Every line of the records below from the line with "- final cell count drops by 19%" up to and including the line with "Worst setup slack loses 1000 ps." must be reproduced exactly, and no line outside that range.
═════ Given entries ═════
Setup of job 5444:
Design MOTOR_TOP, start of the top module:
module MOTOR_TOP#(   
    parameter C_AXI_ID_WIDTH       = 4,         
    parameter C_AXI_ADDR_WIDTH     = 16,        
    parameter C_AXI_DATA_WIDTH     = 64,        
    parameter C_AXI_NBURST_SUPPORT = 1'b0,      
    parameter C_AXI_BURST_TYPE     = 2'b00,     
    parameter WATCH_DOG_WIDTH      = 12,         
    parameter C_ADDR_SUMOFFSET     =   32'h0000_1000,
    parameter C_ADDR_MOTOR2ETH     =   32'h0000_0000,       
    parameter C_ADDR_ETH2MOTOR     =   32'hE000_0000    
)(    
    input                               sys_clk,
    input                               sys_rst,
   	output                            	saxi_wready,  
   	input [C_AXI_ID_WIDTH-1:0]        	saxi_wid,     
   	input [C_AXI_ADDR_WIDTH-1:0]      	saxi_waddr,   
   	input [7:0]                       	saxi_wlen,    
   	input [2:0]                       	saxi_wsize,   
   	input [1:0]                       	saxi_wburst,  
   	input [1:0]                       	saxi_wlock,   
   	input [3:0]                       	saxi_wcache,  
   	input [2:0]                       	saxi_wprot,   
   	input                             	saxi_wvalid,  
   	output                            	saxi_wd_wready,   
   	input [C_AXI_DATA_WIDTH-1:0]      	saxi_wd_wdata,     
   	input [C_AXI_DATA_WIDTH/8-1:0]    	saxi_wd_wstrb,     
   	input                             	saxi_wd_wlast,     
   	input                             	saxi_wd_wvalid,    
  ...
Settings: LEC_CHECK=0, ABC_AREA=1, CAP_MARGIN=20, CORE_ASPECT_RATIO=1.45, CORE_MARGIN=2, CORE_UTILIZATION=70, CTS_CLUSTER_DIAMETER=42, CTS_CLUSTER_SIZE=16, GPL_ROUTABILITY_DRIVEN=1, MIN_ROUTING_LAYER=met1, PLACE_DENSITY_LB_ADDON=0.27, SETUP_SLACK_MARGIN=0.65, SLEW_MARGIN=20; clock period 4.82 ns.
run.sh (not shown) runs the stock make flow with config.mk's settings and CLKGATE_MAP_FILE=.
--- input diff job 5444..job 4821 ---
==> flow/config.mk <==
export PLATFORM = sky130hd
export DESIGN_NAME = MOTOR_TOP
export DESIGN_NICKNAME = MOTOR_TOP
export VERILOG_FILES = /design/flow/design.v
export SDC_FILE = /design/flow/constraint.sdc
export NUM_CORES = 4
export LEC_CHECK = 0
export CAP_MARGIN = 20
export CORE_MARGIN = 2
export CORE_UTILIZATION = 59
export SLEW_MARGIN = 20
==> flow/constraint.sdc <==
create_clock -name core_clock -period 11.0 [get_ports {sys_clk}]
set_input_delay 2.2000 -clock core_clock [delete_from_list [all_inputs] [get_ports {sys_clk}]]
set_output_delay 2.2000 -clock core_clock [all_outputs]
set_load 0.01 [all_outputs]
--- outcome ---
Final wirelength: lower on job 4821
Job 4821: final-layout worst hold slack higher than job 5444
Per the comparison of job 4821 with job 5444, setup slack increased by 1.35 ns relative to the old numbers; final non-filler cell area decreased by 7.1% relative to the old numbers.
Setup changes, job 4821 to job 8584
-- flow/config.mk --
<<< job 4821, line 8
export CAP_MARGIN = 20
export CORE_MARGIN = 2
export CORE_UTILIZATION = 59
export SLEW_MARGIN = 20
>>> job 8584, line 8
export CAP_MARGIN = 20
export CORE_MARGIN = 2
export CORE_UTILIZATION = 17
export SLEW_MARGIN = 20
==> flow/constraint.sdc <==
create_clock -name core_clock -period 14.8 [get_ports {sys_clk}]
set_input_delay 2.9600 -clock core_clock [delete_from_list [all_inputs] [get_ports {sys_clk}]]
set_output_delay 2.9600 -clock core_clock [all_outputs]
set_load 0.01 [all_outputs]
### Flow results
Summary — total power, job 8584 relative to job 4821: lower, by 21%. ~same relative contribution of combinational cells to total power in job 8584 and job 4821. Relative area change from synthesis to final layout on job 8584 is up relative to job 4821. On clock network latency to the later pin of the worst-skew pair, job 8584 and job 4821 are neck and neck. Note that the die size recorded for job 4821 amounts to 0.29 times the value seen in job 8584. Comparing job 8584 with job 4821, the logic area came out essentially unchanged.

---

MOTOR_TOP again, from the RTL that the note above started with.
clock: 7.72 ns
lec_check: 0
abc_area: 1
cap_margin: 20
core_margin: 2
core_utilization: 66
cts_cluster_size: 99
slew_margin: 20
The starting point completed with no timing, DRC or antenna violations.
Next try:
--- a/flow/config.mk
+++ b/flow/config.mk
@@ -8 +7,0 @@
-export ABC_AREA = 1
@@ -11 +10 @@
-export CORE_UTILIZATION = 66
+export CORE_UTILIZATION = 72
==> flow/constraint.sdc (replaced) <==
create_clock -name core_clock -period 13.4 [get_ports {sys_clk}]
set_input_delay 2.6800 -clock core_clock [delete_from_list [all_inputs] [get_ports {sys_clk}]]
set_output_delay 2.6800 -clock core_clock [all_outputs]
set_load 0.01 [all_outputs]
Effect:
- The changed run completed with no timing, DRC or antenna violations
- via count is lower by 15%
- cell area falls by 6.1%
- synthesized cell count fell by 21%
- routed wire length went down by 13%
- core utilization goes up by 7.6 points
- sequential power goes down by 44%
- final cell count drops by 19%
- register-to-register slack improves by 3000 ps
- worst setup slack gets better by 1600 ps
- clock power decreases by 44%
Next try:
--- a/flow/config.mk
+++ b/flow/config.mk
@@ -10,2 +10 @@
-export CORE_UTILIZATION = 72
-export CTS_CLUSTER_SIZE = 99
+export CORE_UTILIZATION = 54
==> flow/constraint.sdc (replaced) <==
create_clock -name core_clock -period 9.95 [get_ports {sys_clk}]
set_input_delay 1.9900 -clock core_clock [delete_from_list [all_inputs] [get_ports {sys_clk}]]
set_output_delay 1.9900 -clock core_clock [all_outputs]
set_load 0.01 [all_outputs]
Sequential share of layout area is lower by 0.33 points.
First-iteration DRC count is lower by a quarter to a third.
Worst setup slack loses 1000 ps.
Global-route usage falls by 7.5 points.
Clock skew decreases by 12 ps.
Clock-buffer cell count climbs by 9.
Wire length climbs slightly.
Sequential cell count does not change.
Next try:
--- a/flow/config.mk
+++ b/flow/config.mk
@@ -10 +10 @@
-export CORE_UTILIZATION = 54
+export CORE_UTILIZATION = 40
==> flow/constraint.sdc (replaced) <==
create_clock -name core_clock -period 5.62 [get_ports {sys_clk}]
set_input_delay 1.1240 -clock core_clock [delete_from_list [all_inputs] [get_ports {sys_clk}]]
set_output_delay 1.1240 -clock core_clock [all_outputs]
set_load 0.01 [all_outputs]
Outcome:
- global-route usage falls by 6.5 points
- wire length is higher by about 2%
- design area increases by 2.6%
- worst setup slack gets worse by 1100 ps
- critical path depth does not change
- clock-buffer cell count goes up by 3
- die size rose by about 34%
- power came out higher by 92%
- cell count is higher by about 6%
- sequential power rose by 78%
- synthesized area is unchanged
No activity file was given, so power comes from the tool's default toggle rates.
═════
■ **Result**:
- final cell count drops by 19%
- register-to-register slack improves by 3000 ps
- worst setup slack gets better by 1600 ps
- clock power decreases by 44%
Next try:
--- a/flow/config.mk
+++ b/flow/config.mk
@@ -10,2 +10 @@
-export CORE_UTILIZATION = 72
-export CTS_CLUSTER_SIZE = 99
+export CORE_UTILIZATION = 54
==> flow/constraint.sdc (replaced) <==
create_clock -name core_clock -period 9.95 [get_ports {sys_clk}]
set_input_delay 1.9900 -clock core_clock [delete_from_list [all_inputs] [get_ports {sys_clk}]]
set_output_delay 1.9900 -clock core_clock [all_outputs]
set_load 0.01 [all_outputs]
Sequential share of layout area is lower by 0.33 points.
First-iteration DRC count is lower by a quarter to a third.
Worst setup slack loses 1000 ps.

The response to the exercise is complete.